» WHAT THE TASK REQUIRES: All lines with the word "divider" are to be found and copied from the listing.

» RECORDS SUPPLIED:
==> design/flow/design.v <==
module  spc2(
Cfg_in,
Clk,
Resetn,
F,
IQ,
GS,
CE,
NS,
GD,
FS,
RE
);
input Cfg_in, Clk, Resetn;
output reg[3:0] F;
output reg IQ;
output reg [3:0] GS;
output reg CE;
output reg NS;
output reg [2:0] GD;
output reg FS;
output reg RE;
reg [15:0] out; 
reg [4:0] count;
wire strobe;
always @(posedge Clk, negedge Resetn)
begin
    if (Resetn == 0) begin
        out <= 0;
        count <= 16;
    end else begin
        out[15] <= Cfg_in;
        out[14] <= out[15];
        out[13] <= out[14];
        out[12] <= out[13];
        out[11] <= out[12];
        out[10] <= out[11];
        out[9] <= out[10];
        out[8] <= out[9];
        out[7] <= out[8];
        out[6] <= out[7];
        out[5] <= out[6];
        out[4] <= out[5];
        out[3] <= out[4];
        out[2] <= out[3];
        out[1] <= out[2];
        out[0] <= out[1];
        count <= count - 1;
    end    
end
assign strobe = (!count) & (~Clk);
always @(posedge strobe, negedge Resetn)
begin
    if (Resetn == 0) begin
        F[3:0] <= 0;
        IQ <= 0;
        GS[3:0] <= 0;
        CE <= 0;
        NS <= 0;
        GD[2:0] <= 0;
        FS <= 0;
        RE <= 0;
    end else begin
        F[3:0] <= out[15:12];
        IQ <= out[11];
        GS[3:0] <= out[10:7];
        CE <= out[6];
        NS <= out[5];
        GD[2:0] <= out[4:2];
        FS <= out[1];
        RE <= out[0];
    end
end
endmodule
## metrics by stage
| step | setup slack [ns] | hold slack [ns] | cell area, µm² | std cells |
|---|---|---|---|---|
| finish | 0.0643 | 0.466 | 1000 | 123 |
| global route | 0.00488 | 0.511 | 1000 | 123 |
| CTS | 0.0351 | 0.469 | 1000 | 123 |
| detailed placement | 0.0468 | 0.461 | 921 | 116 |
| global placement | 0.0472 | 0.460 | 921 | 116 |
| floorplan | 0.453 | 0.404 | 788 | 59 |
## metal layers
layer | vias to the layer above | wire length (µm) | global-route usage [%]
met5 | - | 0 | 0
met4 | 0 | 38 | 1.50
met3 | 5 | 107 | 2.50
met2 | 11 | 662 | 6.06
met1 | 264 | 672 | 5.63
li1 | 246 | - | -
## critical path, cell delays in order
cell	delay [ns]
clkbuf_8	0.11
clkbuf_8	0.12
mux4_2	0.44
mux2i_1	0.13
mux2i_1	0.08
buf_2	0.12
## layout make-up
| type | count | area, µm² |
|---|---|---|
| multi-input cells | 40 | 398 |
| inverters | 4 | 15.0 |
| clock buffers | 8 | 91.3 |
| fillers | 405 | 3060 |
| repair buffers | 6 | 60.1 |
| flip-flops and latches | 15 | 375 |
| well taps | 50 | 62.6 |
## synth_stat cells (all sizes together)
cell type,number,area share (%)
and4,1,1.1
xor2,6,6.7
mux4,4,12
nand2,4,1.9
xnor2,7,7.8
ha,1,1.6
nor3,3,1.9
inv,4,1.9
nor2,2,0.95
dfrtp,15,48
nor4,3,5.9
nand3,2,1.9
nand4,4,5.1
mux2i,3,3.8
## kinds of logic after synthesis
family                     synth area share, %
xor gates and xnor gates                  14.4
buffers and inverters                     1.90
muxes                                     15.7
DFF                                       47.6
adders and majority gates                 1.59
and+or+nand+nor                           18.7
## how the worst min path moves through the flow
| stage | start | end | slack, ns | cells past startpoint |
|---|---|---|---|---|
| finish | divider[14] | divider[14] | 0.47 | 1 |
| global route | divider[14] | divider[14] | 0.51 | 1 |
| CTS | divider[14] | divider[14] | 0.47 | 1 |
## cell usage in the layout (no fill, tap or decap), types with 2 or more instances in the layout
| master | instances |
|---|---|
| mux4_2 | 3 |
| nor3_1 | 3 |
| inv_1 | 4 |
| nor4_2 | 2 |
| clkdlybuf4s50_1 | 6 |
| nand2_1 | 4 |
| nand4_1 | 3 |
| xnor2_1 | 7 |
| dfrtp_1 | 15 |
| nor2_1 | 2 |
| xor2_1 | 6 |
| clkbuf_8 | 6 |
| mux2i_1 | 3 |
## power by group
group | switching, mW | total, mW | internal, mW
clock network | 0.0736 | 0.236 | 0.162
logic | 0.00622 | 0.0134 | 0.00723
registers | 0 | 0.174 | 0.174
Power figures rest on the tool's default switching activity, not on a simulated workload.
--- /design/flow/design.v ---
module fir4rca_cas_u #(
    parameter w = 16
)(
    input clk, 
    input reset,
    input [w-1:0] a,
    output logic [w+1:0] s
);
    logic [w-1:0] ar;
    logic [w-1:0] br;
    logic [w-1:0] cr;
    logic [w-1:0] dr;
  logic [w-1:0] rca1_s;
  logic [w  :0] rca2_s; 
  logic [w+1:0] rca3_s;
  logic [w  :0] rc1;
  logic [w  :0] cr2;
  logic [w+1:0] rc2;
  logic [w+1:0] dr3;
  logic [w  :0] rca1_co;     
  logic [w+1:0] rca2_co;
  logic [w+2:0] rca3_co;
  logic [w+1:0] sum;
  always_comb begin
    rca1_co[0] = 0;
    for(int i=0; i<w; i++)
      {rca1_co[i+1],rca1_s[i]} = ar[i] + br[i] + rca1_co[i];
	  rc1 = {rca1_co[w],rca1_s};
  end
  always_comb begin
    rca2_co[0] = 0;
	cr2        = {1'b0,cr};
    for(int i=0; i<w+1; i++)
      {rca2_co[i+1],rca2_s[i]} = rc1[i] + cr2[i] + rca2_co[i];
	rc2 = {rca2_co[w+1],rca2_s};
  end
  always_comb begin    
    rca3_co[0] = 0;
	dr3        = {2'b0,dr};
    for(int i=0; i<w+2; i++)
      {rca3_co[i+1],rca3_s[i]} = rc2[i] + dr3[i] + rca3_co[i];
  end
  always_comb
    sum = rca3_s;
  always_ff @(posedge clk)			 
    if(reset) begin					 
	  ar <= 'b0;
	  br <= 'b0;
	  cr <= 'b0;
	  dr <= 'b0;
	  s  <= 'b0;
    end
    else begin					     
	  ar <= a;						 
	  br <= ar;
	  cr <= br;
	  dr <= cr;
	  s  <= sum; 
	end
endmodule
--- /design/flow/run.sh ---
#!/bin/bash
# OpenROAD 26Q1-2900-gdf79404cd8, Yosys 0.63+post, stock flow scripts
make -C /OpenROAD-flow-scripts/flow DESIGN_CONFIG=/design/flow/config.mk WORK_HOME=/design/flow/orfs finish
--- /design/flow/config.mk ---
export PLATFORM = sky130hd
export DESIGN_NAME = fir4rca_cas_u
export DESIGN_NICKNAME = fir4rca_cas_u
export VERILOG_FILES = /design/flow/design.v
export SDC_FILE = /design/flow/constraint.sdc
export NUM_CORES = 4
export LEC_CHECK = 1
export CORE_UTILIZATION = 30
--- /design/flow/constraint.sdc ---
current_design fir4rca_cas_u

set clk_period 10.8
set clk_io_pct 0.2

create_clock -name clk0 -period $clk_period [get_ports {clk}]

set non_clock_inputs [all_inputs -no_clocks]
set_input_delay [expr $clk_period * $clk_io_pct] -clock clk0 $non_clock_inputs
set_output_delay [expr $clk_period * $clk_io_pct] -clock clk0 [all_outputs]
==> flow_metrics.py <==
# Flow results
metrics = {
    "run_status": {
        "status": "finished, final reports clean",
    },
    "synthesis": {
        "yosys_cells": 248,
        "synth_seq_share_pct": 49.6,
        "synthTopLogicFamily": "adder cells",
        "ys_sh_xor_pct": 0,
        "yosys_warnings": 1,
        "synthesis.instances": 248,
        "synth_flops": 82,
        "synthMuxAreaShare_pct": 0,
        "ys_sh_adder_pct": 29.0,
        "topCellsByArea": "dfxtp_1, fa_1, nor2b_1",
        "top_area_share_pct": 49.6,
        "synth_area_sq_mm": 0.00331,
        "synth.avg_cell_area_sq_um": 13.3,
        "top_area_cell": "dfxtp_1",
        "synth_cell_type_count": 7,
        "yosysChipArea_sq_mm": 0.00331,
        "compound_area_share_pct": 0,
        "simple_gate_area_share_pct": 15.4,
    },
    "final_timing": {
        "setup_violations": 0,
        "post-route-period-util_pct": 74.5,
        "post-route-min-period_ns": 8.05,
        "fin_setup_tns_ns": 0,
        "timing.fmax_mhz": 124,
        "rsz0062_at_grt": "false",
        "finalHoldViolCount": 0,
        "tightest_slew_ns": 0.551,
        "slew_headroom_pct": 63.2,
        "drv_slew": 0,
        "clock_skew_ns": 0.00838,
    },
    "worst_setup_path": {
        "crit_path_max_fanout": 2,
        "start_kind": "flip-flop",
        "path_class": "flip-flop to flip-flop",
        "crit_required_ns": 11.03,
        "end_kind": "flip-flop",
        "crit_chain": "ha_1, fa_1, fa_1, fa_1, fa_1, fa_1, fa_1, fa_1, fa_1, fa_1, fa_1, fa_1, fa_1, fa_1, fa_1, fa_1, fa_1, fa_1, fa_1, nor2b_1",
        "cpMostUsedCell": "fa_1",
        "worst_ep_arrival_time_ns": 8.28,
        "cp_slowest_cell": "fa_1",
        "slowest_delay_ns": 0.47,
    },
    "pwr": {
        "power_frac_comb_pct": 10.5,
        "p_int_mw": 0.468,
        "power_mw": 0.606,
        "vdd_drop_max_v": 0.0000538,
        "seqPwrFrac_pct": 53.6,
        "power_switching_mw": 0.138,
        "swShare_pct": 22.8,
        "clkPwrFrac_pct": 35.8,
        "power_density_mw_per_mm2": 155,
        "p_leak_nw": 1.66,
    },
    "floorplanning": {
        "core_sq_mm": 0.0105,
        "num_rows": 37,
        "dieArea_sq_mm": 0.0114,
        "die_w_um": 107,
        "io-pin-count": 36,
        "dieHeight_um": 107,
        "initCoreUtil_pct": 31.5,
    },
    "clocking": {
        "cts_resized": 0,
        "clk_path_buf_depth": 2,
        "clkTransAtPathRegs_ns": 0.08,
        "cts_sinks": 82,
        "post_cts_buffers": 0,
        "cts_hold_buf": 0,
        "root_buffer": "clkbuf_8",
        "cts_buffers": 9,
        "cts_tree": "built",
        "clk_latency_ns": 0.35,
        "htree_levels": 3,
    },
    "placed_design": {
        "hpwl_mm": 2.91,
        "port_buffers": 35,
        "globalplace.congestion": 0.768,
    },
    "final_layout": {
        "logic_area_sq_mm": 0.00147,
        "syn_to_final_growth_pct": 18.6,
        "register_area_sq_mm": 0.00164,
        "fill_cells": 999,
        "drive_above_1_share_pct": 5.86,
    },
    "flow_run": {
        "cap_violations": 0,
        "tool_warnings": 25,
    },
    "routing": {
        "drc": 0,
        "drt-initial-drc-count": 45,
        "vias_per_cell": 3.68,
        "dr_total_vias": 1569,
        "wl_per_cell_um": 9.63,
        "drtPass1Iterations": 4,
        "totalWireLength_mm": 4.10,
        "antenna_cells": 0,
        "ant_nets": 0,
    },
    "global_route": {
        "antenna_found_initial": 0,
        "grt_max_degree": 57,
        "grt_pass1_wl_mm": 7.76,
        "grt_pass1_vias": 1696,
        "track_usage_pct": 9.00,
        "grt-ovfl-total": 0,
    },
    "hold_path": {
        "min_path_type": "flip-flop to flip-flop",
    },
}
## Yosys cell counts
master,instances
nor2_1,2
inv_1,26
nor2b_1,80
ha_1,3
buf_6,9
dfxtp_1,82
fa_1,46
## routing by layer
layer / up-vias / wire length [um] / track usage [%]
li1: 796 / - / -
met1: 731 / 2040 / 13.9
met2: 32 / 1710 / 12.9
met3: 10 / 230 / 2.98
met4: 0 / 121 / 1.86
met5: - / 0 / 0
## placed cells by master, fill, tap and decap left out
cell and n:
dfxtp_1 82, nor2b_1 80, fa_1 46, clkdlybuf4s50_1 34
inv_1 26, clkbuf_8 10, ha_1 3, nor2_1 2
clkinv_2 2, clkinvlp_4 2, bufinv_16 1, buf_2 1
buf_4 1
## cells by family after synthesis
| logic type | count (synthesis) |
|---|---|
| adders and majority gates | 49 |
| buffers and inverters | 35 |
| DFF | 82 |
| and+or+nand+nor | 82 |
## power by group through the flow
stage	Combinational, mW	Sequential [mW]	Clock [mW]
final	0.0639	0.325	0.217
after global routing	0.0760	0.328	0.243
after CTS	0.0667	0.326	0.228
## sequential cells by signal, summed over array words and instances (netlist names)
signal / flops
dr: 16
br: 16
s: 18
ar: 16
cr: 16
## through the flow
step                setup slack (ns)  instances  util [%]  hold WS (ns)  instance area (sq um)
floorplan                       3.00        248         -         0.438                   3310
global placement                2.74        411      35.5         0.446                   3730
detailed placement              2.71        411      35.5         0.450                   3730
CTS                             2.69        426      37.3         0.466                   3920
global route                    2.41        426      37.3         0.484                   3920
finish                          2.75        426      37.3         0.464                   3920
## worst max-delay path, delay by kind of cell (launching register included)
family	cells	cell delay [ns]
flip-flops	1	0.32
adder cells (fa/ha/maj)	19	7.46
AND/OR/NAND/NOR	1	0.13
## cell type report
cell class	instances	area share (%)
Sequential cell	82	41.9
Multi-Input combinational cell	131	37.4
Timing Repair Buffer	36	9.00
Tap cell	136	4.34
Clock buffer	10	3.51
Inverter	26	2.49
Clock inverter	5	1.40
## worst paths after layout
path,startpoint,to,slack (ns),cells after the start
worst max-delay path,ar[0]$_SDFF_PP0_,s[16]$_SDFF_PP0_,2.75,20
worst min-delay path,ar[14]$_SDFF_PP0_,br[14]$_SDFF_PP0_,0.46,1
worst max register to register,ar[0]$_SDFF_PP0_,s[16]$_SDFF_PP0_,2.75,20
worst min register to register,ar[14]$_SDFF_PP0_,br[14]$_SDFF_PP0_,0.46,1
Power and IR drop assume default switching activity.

» EXPECTED ANSWER:
| finish | divider[14] | divider[14] | 0.47 | 1 |
| global route | divider[14] | divider[14] | 0.51 | 1 |
| CTS | divider[14] | divider[14] | 0.47 | 1 |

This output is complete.